#### [Data for the task]
From an optimization exercise on the open Yosys and OpenROAD flow, aimed at small area and a short achievable clock period; shortcuts taken in it are not production practice. No functional check of the RTL was part of any run shown here. Power figures rest on the tool's default switching activity, not on a simulated workload.

==> flow/design.v <==
`timescale 1ns / 1ps
module final_main #(
    parameter integer CLK_FREQUENCY_HZ = 20000
) (
    input             clk,
    input             reset,
    input       [5:0] pBtns,
    output      [9:0] bike_col_position,
    output      [9:0] left_car_row, left_car_column,
    output      [9:0] right_car_row, right_car_column,
    output      [9:0] middle_car_row, middle_car_column,
    output reg  [2:0] left_car_icon_num, right_car_icon_num, middle_car_icon_num,
    output reg  [2:0] background_num,
    output      [1:0] speed_hunds,
    output      [3:0] speed_tens, speed_ones,
    output reg  [3:0] dist_ones, dist_tens, dist_hunds, dist_thous,
    output reg  [1:0] dist_tenthous
);
    reg [6:0] c;           
    reg [2:0] h8;          
    reg [2:0] d5, e5;      
    reg       tick50hz;
    reg       bg_step;
    wire [1:0] speed_range;    
    wire       speed_zero;
    wire w100 = (c == C_LAST);
    wire d4   = (d5 == 3'd4);
    wire ev50 = w100 & (h8[1:0] == 2'd3);
    wire ev40 = w100 & d4;
    wire ev20 = w100 & d4 & h8[0];
    wire ev10 = w100 & d4 & (h8[1:0] == 2'd3);
    wire ev5  = w100 & d4 & (h8 == 3'd7);
    wire ev1  = ev5 & (e5 == 3'd4);
    localparam [6:0] C_FIRST = 7'b0000001;
    localparam [6:0] C_LAST  = 7'b1011101;
    always @(posedge clk) begin
        if (reset) begin
            c  <= C_FIRST;
            h8 <= 3'd0;
            d5 <= 3'd0;
            e5 <= 3'd0;
        end else if (w100) begin
            c  <= C_FIRST;
            h8 <= h8 + 3'd1;
            d5 <= d4 ? 3'd0 : d5 + 3'd1;
            if (d4) e5 <= (e5 == 3'd4) ? 3'd0 : e5 + 3'd1;
        end else begin
            c <= {c[5:0], c[6] ^ c[5]};
        end
    end
    always @(posedge clk) begin
        if (reset) begin
            tick50hz <= 1'b0;
            bg_step  <= 1'b0;
        end else begin
            tick50hz <= ev50;
            bg_step  <= ~speed_zero &
                        ((speed_range == 2'd0) ? ev5  :
                         (speed_range == 2'd1) ? ev10 :
                         (speed_range == 2'd2) ? ev20 : ev40);
        end
    end
    reg [1:0] sec_cnt;
    reg [1:0] count_init;
    reg [3:0] obst;
    always @(posedge clk) begin
        if (reset) begin
            sec_cnt    <= 2'd0;
            count_init <= 2'd2;
            obst       <= 4'd11;
        end else if (ev1) begin
            sec_cnt <= sec_cnt + 2'd1;
            if (sec_cnt == 2'd3) begin
                if (count_init[1] == count_init[0]) begin
                    obst       <= obst + 4'd7;
                    count_init <= 2'd3;
                end else begin
                    count_init <= count_init - 2'd1;
                end
            end
        end
    end
    wire obst_active          = (count_init == 2'd3) & (sec_cnt == 2'd0);
    wire left_obstacle_flag   = obst_active & obst[3] & ~(obst[2] & obst[1]);
    wire right_obstacle_flag  = obst_active & obst[2] & ~(obst[3] & obst[1]);
    wire middle_obstacle_flag = obst_active & obst[1] & ~(obst[3] & obst[2]);
    reg [7:0] acceleration;
    reg       acceleration_flag, deceleration_flag;
    always @(posedge clk) begin
        if (reset) begin
            acceleration      <= 8'd0;
            acceleration_flag <= 1'b0;
            deceleration_flag <= 1'b0;
        end else if (tick50hz) begin
            if (pBtns[1] | pBtns[3]) begin
                if (acceleration[7:6] != 2'b11)
                    acceleration <= acceleration + 8'd1;
                acceleration_flag <= ~pBtns[1];
                deceleration_flag <= pBtns[1];
            end else begin
                acceleration      <= 8'd0;
                acceleration_flag <= 1'b0;
                deceleration_flag <= 1'b1;
            end
        end
    end
    bcd_module SPEED (
        .clk(clk), .reset(reset), .tick(tick50hz),
        .decelerate(deceleration_flag), .accelerate(acceleration_flag),
        .acceleration_range(acceleration[7:6]),
        .speed_hunds(speed_hunds), .speed_tens(speed_tens), .speed_ones(speed_ones),
        .speed_range(speed_range), .speed_zero(speed_zero)
    );
    wire [4:0] dist_add = (speed_range == 2'b00) ? 5'd1 :
                          (speed_range == 2'b01) ? 5'd2 :
                          (speed_range == 2'b10) ? 5'd4 : 5'd8;
    wire [4:0] ones_sum = dist_add + dist_ones;
    wire       c0 = (ones_sum >= 5'd10);
    wire       c1 = c0 & (dist_tens == 4'd9);
    wire       c2 = c1 & (dist_hunds == 4'd9);
    wire       c3 = c2 & (dist_thous == 4'd9);
    wire       dist_sat = dist_tenthous[1] &
                          (dist_tenthous[0] | (dist_thous == 4'd9) & (dist_hunds == 4'd9) &
                           (dist_tens == 4'd9) & (dist_ones >= 4'd2));
    always @(posedge clk) begin
        if (reset) begin
            dist_ones     <= 4'd0;
            dist_tens     <= 4'd0;
            dist_hunds    <= 4'd0;
            dist_thous    <= 4'd0;
            dist_tenthous <= 2'd0;
        end else if (tick50hz) begin
            if (dist_sat) begin
                dist_ones     <= 4'd0;
                dist_tens     <= 4'd0;
                dist_hunds    <= 4'd0;
                dist_thous    <= 4'd0;
                dist_tenthous <= 2'd3;
            end else begin
                dist_ones <= c0 ? ones_sum - 5'd10 : ones_sum[3:0];
                if (c0) dist_tens  <= c1 ? 4'd0 : dist_tens + 4'd1;
                if (c1) dist_hunds <= c2 ? 4'd0 : dist_hunds + 4'd1;
                if (c2) dist_thous <= c3 ? 4'd0 : dist_thous + 4'd1;
                if (c3) dist_tenthous <= dist_tenthous + 2'd1;
            end
        end
    end
    always @(posedge clk) begin
        if (reset)
            background_num <= 3'd0;
        else if (bg_step)
            background_num <= background_num + 3'd1;
    end
    reg [9:1] bike_col;
    assign bike_col_position = {bike_col, 1'b0};
    wire [9:1] bike_right = (bike_col >= 9'd450) ? 9'd454 : bike_col + 9'd4;
    wire [9:1] bike_left  = (bike_col <= 9'd4)   ? 9'd0   : bike_col - 9'd4;
    always @(posedge clk) begin
        if (reset) begin
            bike_col <= 9'd227;
        end else if (tick50hz) begin
            if (pBtns[2])
                bike_col <= bike_right;
            else if (pBtns[4])
                bike_col <= bike_left;
        end
    end
    reg [8:0] lrow;
    reg [9:0] lcol;
    assign left_car_row    = {~lrow[8], lrow};
    assign left_car_column = lcol;
    wire [6:0] lm    = lrow[6:0];
    wire       lhold = ~lrow[8];
    reg [3:0] ldelta;
    reg [2:0] licon;
    always @(posedge clk) begin
        if (reset) begin
            lrow              <= 9'h0ff;        
            lcol              <= 10'd1023;
            left_car_icon_num <= 3'd0;
        end else if (tick50hz) begin
            if (left_obstacle_flag) begin
                lrow              <= 9'h190;        
                lcol              <= 10'd500;
                left_car_icon_num <= 3'd0;
            end else if (lhold) begin
                left_car_icon_num <= 3'd0;
            end else begin
                lrow[6:0] <= lm + 7'd1;
                if (lm == 7'd127) lrow[8:7] <= 2'b00;    
                lcol <= lcol - ldelta;
                left_car_icon_num <= licon;
            end
        end
    end
    always @(*) begin
        if (lm < 7'd31)       begin ldelta = 4'd3;  licon = 3'd2; end
        else if (lm == 7'd31) begin ldelta = 4'd15; licon = 3'd3; end
        else if (lm < 7'd46)  begin ldelta = 4'd4;  licon = 3'd3; end
        else if (lm < 7'd86)  begin ldelta = (lm == 7'd46) ? 4'd4 : 4'd5; licon = 3'd4; end
        else                  begin ldelta = 4'd6;  licon = 3'd5; end
    end
    reg       rrow8;
    reg [6:0] rm;
    reg [8:0] rcol;
    assign right_car_row    = {~rrow8, rrow8, 1'b1, rm};
    assign right_car_column = {1'b1, rcol};
    wire rhold = ((rcol[8:3] == 6'b111111) & (rcol[2] | (rcol[1] & rcol[0])));
    reg [2:0] rdelta;
    reg [2:0] ricon;
    always @(posedge clk) begin
        if (reset) begin
            rrow8              <= 1'b0;
            rm                 <= 7'd127;
            rcol               <= 9'd511;
            right_car_icon_num <= 3'd0;
        end else if (tick50hz) begin
            if (right_obstacle_flag) begin
                rrow8              <= 1'b1;
                rm                 <= 7'd16;
                rcol               <= 9'd12;
                right_car_icon_num <= 3'd0;
            end else if (rhold) begin
                right_car_icon_num <= 3'd0;
            end else begin
                rm <= rm + 7'd1;
                rcol <= rcol + rdelta;
                right_car_icon_num <= ricon;
            end
        end
    end
    always @(*) begin
        if (rm < 7'd31)      begin rdelta = 3'd3; ricon = 3'd2; end
        else if (rm < 7'd46) begin rdelta = 3'd4; ricon = 3'd3; end
        else if (rm < 7'd86) begin rdelta = 3'd5; ricon = 3'd4; end
        else                 begin rdelta = 3'd6; ricon = 3'd5; end
    end
    reg       mrow_hi;     
    reg [6:0] mm;
    reg       mcol7, mcol5, mcol4;
    assign middle_car_row    = {~mrow_hi, mrow_hi, mrow_hi, mm};
    assign middle_car_column = {2'b01, mcol7, 1'b1, mcol5, mcol4, 4'b1111};
    always @(posedge clk) begin
        if (reset) begin
            mrow_hi             <= 1'b1;
            mm                  <= 7'd16;
            {mcol7, mcol5, mcol4} <= 3'b110;
            middle_car_icon_num <= 3'd0;
        end else if (tick50hz) begin
            if (middle_obstacle_flag) begin
                mrow_hi             <= 1'b1;
                mm                  <= 7'd16;
                {mcol7, mcol5, mcol4} <= 3'b110;
                middle_car_icon_num <= 3'd0;
            end else if (!mrow_hi) begin
                middle_car_icon_num <= 3'd0;
            end else begin
                mm <= mm + 7'd1;
                if (mm == 7'd127) mrow_hi <= 1'b0;
                if (mm < 7'd31) begin
                    {mcol7, mcol5, mcol4} <= 3'b110;
                    middle_car_icon_num   <= 3'd2;
                end else if (mm < 7'd46) begin
                    {mcol7, mcol5, mcol4} <= 3'b101;
                    middle_car_icon_num   <= 3'd3;
                end else if (mm < 7'd86) begin
                    {mcol7, mcol5, mcol4} <= 3'b011;
                    middle_car_icon_num   <= 3'd4;
                end else begin
                    {mcol7, mcol5, mcol4} <= 3'b011;
                    middle_car_icon_num   <= 3'd5;
                end
            end
        end else begin
            middle_car_icon_num <= 3'd0;
        end
    end
endmodule
`timescale 1ns / 1ps
module bcd_module (
    input            clk,
    input            reset,
    input            tick,
    input            decelerate,
    input            accelerate,
    input      [1:0] acceleration_range,
    output reg [1:0] speed_hunds,
    output reg [3:0] speed_tens,
    output reg [3:0] speed_ones,
    output     [1:0] speed_range,
    output           speed_zero
);
    wire [1:0] h = speed_hunds;
    wire [3:0] t = speed_tens;
    wire [3:0] o = speed_ones;
    wire above8   = (h != 2'd0) | (t != 4'd0) | (o == 4'd9);
    wire below248 = ~h[1] | (t < 4'd4) | ((t == 4'd4) & (o < 4'd8));
    wire below64  = (h == 2'd0) & ((t < 4'd6) | ((t == 4'd6) & (o < 4'd4)));
    wire below128 = (h == 2'd0) | ((h == 2'd1) & ((t < 4'd2) | ((t == 4'd2) & (o < 4'd8))));
    wire below192 = (h == 2'd0) | ((h == 2'd1) & ((t < 4'd9) | (o < 4'd2)));
    assign speed_range = below64 ? 2'd0 : below128 ? 2'd1 : below192 ? 2'd2 : 2'd3;
    assign speed_zero  = (h == 2'd0) & (t == 4'd0) & (o == 4'd0);
    wire [3:0] up   = (acceleration_range == 2'd3) ? 4'd8 :
                      (acceleration_range == 2'd2) ? 4'd4 :
                      (acceleration_range == 2'd1) ? 4'd2 : 4'd1;
    wire [1:0] down = (acceleration_range != 2'd0) ? 2'd2 : 2'd1;
    wire [4:0] o_up = o + up;
    wire       carry  = (o_up >= 5'd10);
    wire       borrow = (o < {2'b00, down});
    wire [3:0] o_inc  = carry ? o_up[3:0] - 4'd10 : o_up[3:0];
    wire [3:0] o_dec  = borrow ? o + 4'd10 - {2'b00, down} : o - {2'b00, down};
    wire [3:0] t_inc  = (t == 4'd9) ? 4'd0 : t + 4'd1;
    wire [3:0] t_dec  = (t == 4'd0) ? 4'd9 : t - 4'd1;
    always @(posedge clk) begin
        if (reset) begin
            speed_hunds <= 2'd0;
            speed_tens  <= 4'd0;
            speed_ones  <= 4'd0;
        end else if (tick) begin
            if (decelerate) begin
                if (above8) begin
                    speed_ones <= o_dec;
                    if (borrow) begin
                        speed_tens <= t_dec;
                        if (t == 4'd0) speed_hunds <= h - 2'd1;
                    end
                end else begin
                    speed_hunds <= 2'd0;
                    speed_tens  <= 4'd0;
                    speed_ones  <= 4'd0;
                end
            end else if (accelerate) begin
                if (below248) begin
                    speed_ones <= o_inc;
                    if (carry) begin
                        speed_tens <= t_inc;
                        if (t == 4'd9) speed_hunds <= h + 2'd1;
                    end
                end else begin
                    speed_hunds <= 2'd2;
                    speed_tens  <= 4'd5;
                    speed_ones  <= 4'd5;
                end
            end
        end
    end
endmodule
module pwm_audio #(
    parameter integer CLK_FREQUENCY_HZ = 20000
) (
    input            clk,
    input            reset,
    input      [9:0] speed,        
    input      [7:0] duty_cycle,
    output reg       pwm_audio_out
);
    reg  [5:0] clk_cnt;
    reg        tickhz;
    reg  [7:0] counter;
    wire [9:0] min_speed;
    pwm_min_speed LUT (.cnt(clk_cnt), .min_speed(min_speed));
    wire top_reached = ~less10(speed, min_speed);
    wire [3:0] lt2, eq2;
    wire [1:0] lt4, eq4;
    wire       lt8, eq8;
    pwm_cmp2 C0 (.a(duty_cycle[1:0]), .b(counter[1:0]), .lt(lt2[0]), .eq(eq2[0]));
    pwm_cmp2 C1 (.a(duty_cycle[3:2]), .b(counter[3:2]), .lt(lt2[1]), .eq(eq2[1]));
    pwm_cmp2 C2 (.a(duty_cycle[5:4]), .b(counter[5:4]), .lt(lt2[2]), .eq(eq2[2]));
    pwm_cmp2 C3 (.a(duty_cycle[7:6]), .b(counter[7:6]), .lt(lt2[3]), .eq(eq2[3]));
    pwm_cmb  M0 (.lt_lo(lt2[0]), .eq_lo(eq2[0]), .lt_hi(lt2[1]), .eq_hi(eq2[1]), .lt(lt4[0]), .eq(eq4[0]));
    pwm_cmb  M1 (.lt_lo(lt2[2]), .eq_lo(eq2[2]), .lt_hi(lt2[3]), .eq_hi(eq2[3]), .lt(lt4[1]), .eq(eq4[1]));
    pwm_cmb  M2 (.lt_lo(lt4[0]), .eq_lo(eq4[0]), .lt_hi(lt4[1]), .eq_hi(eq4[1]), .lt(lt8), .eq(eq8));
    wire       duty_high = ~lt8;      
    function less10;             
        input [9:0] a, b;
        integer i;
        begin
            less10 = 1'b0;
            for (i = 0; i < 10; i = i + 1)
                less10 = (~a[i] & b[i]) | (~(a[i] ^ b[i]) & less10);
        end
    endfunction
    always @(posedge clk) begin
        if (reset) begin
            clk_cnt <= 6'd0;
            tickhz  <= 1'b0;
        end else if (top_reached) begin
            clk_cnt <= 6'd0;
            tickhz  <= 1'b1;
        end else begin
            clk_cnt <= clk_cnt + 6'd1;
            tickhz  <= 1'b0;
        end
    end
    always @(posedge clk) begin
        if (reset) begin
            pwm_audio_out <= 1'b0;
            counter       <= 8'd0;
        end else if (tickhz) begin
            counter       <= counter + 8'd1;
            pwm_audio_out <= (duty_cycle != 8'd0) & duty_high;
        end
    end
endmodule
module pwm_cmp2 (
    input  [1:0] a, b,
    output       lt, eq
);
    assign lt = (~a[1] & b[1]) | (~(a[1] ^ b[1]) & ~a[0] & b[0]);
    assign eq = (a == b);
endmodule
module pwm_cmb (
    input  lt_lo, eq_lo, lt_hi, eq_hi,
    output lt, eq
);
    assign lt = lt_hi | (eq_hi & lt_lo);
    assign eq = eq_hi & eq_lo;
endmodule
module pwm_min_speed (
    input  [5:0] cnt,
    output [9:0] min_speed
);
  wire new_n17, new_n18, new_n19, new_n21, new_n22, new_n24, new_n26,
    new_n27, new_n28, new_n29, new_n30, new_n31, new_n32, new_n33, new_n35,
    new_n36, new_n37, new_n38, new_n39, new_n40, new_n41, new_n43, new_n44,
    new_n45, new_n46, new_n47, new_n48, new_n49, new_n50, new_n51, new_n52,
    new_n54, new_n55, new_n56, new_n57, new_n58, new_n59, new_n60, new_n61,
    new_n62, new_n63, new_n64, new_n65, new_n67, new_n68, new_n69, new_n70,
    new_n71, new_n72, new_n73, new_n74, new_n75, new_n76, new_n77, new_n78,
    new_n79, new_n81, new_n82, new_n83, new_n84, new_n85, new_n86, new_n87,
    new_n88, new_n89, new_n90, new_n91, new_n92, new_n93, new_n94, new_n95,
    new_n96, new_n97, new_n98, new_n99, new_n100, new_n101, new_n102,
    new_n104, new_n105, new_n106, new_n107, new_n108, new_n109, new_n110,
    new_n111, new_n112, new_n113, new_n114, new_n115, new_n116, new_n117,
    new_n118, new_n119, new_n120, new_n121, new_n122, new_n123, new_n124,
    new_n125, new_n126, new_n127, new_n128;
  assign new_n17 = ~cnt[3] & ~cnt[2];
  assign new_n18 = ~cnt[5] & ~cnt[1];
  assign new_n19 = ~cnt[4] & new_n18;
  assign min_speed[9] = new_n17 & new_n19;
  assign new_n21 = ~cnt[5] & ~cnt[4];
  assign new_n22 = cnt[1] & new_n17;
  assign min_speed[8] = new_n21 & new_n22;
  assign new_n24 = ~cnt[3] & cnt[2];
  assign min_speed[7] = new_n19 & new_n24;
  assign new_n26 = cnt[3] & cnt[2];
  assign new_n27 = cnt[1] & cnt[0];
  assign new_n28 = ~cnt[3] & cnt[0];
  assign new_n29 = ~new_n27 & ~new_n28;
  assign new_n30 = ~cnt[2] & ~new_n29;
  assign new_n31 = cnt[2] & ~cnt[1];
  assign new_n32 = new_n21 & ~new_n26;
  assign new_n33 = ~new_n31 & new_n32;
  assign min_speed[6] = ~new_n30 & new_n33;
  assign new_n35 = ~cnt[2] & ~new_n27;
  assign new_n36 = cnt[4] & ~new_n35;
  assign new_n37 = cnt[4] & ~cnt[3];
  assign new_n38 = ~cnt[3] & ~cnt[1];
  assign new_n39 = ~new_n35 & ~new_n38;
  assign new_n40 = ~new_n37 & ~new_n39;
  assign new_n41 = ~cnt[5] & ~new_n36;
  assign min_speed[5] = ~new_n40 & new_n41;
  assign new_n43 = ~cnt[4] & ~cnt[0];
  assign new_n44 = ~cnt[3] & ~new_n43;
  assign new_n45 = ~new_n36 & new_n44;
  assign new_n46 = ~cnt[4] & ~cnt[1];
  assign new_n47 = ~cnt[2] & ~new_n43;
  assign new_n48 = ~new_n46 & new_n47;
  assign new_n49 = new_n46 & ~new_n47;
  assign new_n50 = cnt[3] & ~new_n48;
  assign new_n51 = ~new_n49 & new_n50;
  assign new_n52 = ~cnt[5] & ~new_n45;
  assign min_speed[4] = ~new_n51 & new_n52;
  assign new_n54 = cnt[3] & cnt[1];
  assign new_n55 = ~new_n24 & ~new_n54;
  assign new_n56 = new_n36 & new_n55;
  assign new_n57 = cnt[2] & cnt[0];
  assign new_n58 = ~cnt[4] & cnt[0];
  assign new_n59 = ~cnt[2] & ~new_n58;
  assign new_n60 = new_n54 & ~new_n59;
  assign new_n61 = ~cnt[0] & ~new_n24;
  assign new_n62 = new_n46 & ~new_n61;
  assign new_n63 = ~new_n60 & ~new_n62;
  assign new_n64 = ~new_n57 & ~new_n63;
  assign new_n65 = ~new_n56 & ~new_n64;
  assign min_speed[3] = ~cnt[5] & ~new_n65;
  assign new_n67 = ~cnt[2] & cnt[1];
  assign new_n68 = new_n37 & ~new_n67;
  assign new_n69 = ~cnt[4] & new_n55;
  assign new_n70 = ~new_n68 & ~new_n69;
  assign new_n71 = ~cnt[0] & ~new_n70;
  assign new_n72 = ~new_n37 & ~new_n54;
  assign new_n73 = new_n57 & ~new_n72;
  assign new_n74 = ~new_n71 & ~new_n73;
  assign new_n75 = ~cnt[5] & ~new_n74;
  assign new_n76 = cnt[2] & new_n27;
  assign new_n77 = cnt[5] & ~cnt[3];
  assign new_n78 = ~cnt[4] & new_n77;
  assign new_n79 = ~new_n76 & new_n78;
  assign min_speed[2] = new_n75 | new_n79;
  assign new_n81 = cnt[3] & ~cnt[0];
  assign new_n82 = ~cnt[5] & ~new_n81;
  assign new_n83 = ~new_n17 & ~new_n26;
  assign new_n84 = new_n58 & new_n83;
  assign new_n85 = ~cnt[2] & new_n43;
  assign new_n86 = ~new_n84 & ~new_n85;
  assign new_n87 = ~new_n82 & ~new_n86;
  assign new_n88 = ~cnt[5] & cnt[0];
  assign new_n89 = new_n26 & new_n88;
  assign new_n90 = ~new_n87 & ~new_n89;
  assign new_n91 = cnt[1] & ~new_n90;
  assign new_n92 = ~cnt[3] & ~cnt[0];
  assign new_n93 = ~cnt[5] & ~new_n92;
  assign new_n94 = cnt[2] & ~new_n81;
  assign new_n95 = ~new_n93 & new_n94;
  assign new_n96 = ~new_n57 & new_n93;
  assign new_n97 = new_n46 & ~new_n95;
  assign new_n98 = ~new_n96 & new_n97;
  assign new_n99 = ~new_n28 & ~new_n83;
  assign new_n100 = cnt[4] & new_n18;
  assign new_n101 = ~new_n99 & new_n100;
  assign new_n102 = ~new_n98 & ~new_n101;
  assign min_speed[1] = new_n91 | ~new_n102;
  assign new_n104 = cnt[5] & ~new_n28;
  assign new_n105 = ~cnt[0] & new_n26;
  assign new_n106 = new_n104 & ~new_n105;
  assign new_n107 = ~new_n24 & new_n82;
  assign new_n108 = cnt[1] & ~new_n106;
  assign new_n109 = ~new_n107 & new_n108;
  assign new_n110 = ~new_n38 & ~new_n57;
  assign new_n111 = new_n104 & ~new_n110;
  assign new_n112 = cnt[5] & ~cnt[1];
  assign new_n113 = ~new_n28 & ~new_n112;
  assign new_n114 = ~cnt[2] & ~new_n77;
  assign new_n115 = ~new_n113 & new_n114;
  assign new_n116 = ~new_n111 & ~new_n115;
  assign new_n117 = ~new_n109 & new_n116;
  assign new_n118 = ~cnt[4] & ~new_n117;
  assign new_n119 = ~new_n22 & ~new_n26;
  assign new_n120 = new_n82 & ~new_n119;
  assign new_n121 = ~new_n83 & ~new_n112;
  assign new_n122 = cnt[5] & ~new_n17;
  assign new_n123 = ~cnt[0] & ~new_n122;
  assign new_n124 = ~new_n121 & new_n123;
  assign new_n125 = ~new_n120 & ~new_n124;
  assign new_n126 = cnt[4] & ~new_n125;
  assign new_n127 = new_n18 & new_n105;
  assign new_n128 = ~new_n126 & ~new_n127;
  assign min_speed[0] = new_n118 | ~new_n128;
endmodule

#### [Exercise description]
Please state how many lines of the material contain the word "tickhz", giving the number alone.

#### [Response to the exercise]
5